Description
Proximal signaling through the innate immune inhibitory receptor signal regulatory protein alpha (SIRPα) in primary macrophages
Sabrin Mishel1,2, Jayne Danska1,2,3
1Department of Immunology, University of Toronto, Toronto, ON, Canada; 2Program in Genetics and Genomic Biology, Hospital for Sick Children, Toronto, ON, Canada; 3Department of Medical Biophysics and Institute of Medical Sciences, University of Toronto, Toronto, ON, Canada
SIRPα is an innate immune inhibitory receptor expressed on myeloid cells. When SIRPα engages the widely expressed ligand CD47, the interaction inhibits macrophage phagocytosis of the detected cell. Drugs that target the CD47-SIRPα axis are under intensive investigation for cancer immunotherapy. We previously showed that treatment with a SIRPα-Fc fusion protein in the setting of patient-derived acute leukemia xenografts resulted in macrophage-dependent phagocytosis and removal. SIRPα-Fc (TTI-621) is currently in clinical trails for blood and other cancers. Despite the promise of CD47-directed therapies, little is known about how SIRPα conveys inhibitory signals in macrophages. SIRPα is known to restrain phagocytosis resulting from Fcγ receptor (FcγR) engagement; however, the mechanism of SIRPα inhibition of this activating receptor remains not well defined.
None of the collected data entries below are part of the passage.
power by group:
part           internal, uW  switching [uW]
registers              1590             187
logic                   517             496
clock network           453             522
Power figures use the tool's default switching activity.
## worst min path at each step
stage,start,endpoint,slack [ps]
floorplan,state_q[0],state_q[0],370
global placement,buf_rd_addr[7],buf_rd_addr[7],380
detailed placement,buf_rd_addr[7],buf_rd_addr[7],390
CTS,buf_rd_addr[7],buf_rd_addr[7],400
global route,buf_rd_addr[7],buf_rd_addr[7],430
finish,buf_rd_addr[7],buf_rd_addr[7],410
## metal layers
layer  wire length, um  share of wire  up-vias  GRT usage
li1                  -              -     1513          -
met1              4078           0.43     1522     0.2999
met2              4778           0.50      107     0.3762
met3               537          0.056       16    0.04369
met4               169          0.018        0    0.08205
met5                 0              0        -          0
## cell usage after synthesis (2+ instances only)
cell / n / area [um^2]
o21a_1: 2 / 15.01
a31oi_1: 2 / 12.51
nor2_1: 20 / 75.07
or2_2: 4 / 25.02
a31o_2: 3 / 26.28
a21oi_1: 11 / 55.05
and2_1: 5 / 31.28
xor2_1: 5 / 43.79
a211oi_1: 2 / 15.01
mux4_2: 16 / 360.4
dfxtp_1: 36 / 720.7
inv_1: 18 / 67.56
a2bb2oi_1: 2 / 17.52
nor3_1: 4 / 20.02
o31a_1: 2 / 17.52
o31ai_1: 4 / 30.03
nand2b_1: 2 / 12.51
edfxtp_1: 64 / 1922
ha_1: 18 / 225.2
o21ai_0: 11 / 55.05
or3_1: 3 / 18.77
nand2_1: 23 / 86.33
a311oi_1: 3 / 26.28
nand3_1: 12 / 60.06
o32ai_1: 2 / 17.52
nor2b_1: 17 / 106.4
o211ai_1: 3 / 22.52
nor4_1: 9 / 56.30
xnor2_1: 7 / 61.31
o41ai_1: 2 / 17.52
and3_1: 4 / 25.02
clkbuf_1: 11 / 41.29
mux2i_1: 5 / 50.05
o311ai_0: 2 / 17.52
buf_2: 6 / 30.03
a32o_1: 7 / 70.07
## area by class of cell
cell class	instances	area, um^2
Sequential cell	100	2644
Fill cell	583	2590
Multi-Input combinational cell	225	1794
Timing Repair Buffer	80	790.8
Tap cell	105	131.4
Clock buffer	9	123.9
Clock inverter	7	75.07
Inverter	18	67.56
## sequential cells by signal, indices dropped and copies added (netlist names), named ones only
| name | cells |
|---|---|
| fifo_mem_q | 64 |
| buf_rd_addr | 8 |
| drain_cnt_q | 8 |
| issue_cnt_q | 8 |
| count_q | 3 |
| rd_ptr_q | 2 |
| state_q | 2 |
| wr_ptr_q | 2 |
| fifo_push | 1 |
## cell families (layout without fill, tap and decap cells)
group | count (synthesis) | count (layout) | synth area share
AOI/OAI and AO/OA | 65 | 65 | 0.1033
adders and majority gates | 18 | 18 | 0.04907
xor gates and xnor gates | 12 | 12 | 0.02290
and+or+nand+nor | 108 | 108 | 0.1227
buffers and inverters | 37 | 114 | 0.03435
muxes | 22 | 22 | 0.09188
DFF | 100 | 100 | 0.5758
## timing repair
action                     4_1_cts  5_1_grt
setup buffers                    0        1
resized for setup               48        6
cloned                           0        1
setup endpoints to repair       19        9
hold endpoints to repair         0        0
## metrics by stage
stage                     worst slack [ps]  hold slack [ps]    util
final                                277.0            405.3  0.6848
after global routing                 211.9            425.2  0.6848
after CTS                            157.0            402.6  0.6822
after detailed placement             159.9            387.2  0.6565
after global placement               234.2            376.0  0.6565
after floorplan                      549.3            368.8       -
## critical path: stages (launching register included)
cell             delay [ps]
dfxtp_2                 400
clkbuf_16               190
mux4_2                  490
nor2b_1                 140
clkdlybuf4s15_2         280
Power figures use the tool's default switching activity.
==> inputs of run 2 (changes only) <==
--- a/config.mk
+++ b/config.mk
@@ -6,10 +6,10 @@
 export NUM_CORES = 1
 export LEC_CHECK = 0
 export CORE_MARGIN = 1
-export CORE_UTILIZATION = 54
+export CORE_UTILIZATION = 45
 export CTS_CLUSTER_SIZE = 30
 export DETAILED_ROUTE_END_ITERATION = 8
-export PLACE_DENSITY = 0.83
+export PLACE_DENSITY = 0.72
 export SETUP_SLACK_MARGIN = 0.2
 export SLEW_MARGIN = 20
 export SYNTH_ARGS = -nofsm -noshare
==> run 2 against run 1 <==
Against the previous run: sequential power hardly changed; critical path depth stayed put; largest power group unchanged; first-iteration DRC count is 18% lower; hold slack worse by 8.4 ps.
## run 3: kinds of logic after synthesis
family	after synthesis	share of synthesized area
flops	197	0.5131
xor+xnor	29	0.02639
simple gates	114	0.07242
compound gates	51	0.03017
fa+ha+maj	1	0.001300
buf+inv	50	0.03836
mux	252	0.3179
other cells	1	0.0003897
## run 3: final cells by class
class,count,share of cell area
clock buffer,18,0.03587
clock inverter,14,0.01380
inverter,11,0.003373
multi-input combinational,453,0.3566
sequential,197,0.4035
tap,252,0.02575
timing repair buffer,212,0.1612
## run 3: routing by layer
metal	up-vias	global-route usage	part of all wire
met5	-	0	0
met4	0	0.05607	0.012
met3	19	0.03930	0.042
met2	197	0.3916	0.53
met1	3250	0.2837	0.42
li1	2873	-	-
We established a flow cytometry platform to evaluate proximal signalling effects of FcγR with and without SIRPα engagement in primary mouse macrophages using antibodies specific for phospho epitopes of intracellular kinases. We assessed the kinetics and downstream targets of FcγR-mediated activation and the inhibitory effects of SIRPα engagement on these FcγR-dependent phospho-epitopes and calcium flux. Our results indicate that SIRPα signalling reduced FcγR-mediated increases in cellular pBTK, pPLCγ2, and pERK but not pFAK. Furthermore, SIRPα inhibited FcγR-induced calcium flux, an early signal required for phagosome maturation. To further define the specificity of SIRPα inhibitory effects on FcγR activation pathways we also present evidence using kinase-specific inhibitors. Characterizing the specificity and kinetics of proximal inhibitory signalling will be useful to identify potential additive effects of small molecule kinase inhibitors in combination with the checkpoint inhibitor SIRPα-Fc for future combinatorial treatment of several cancers.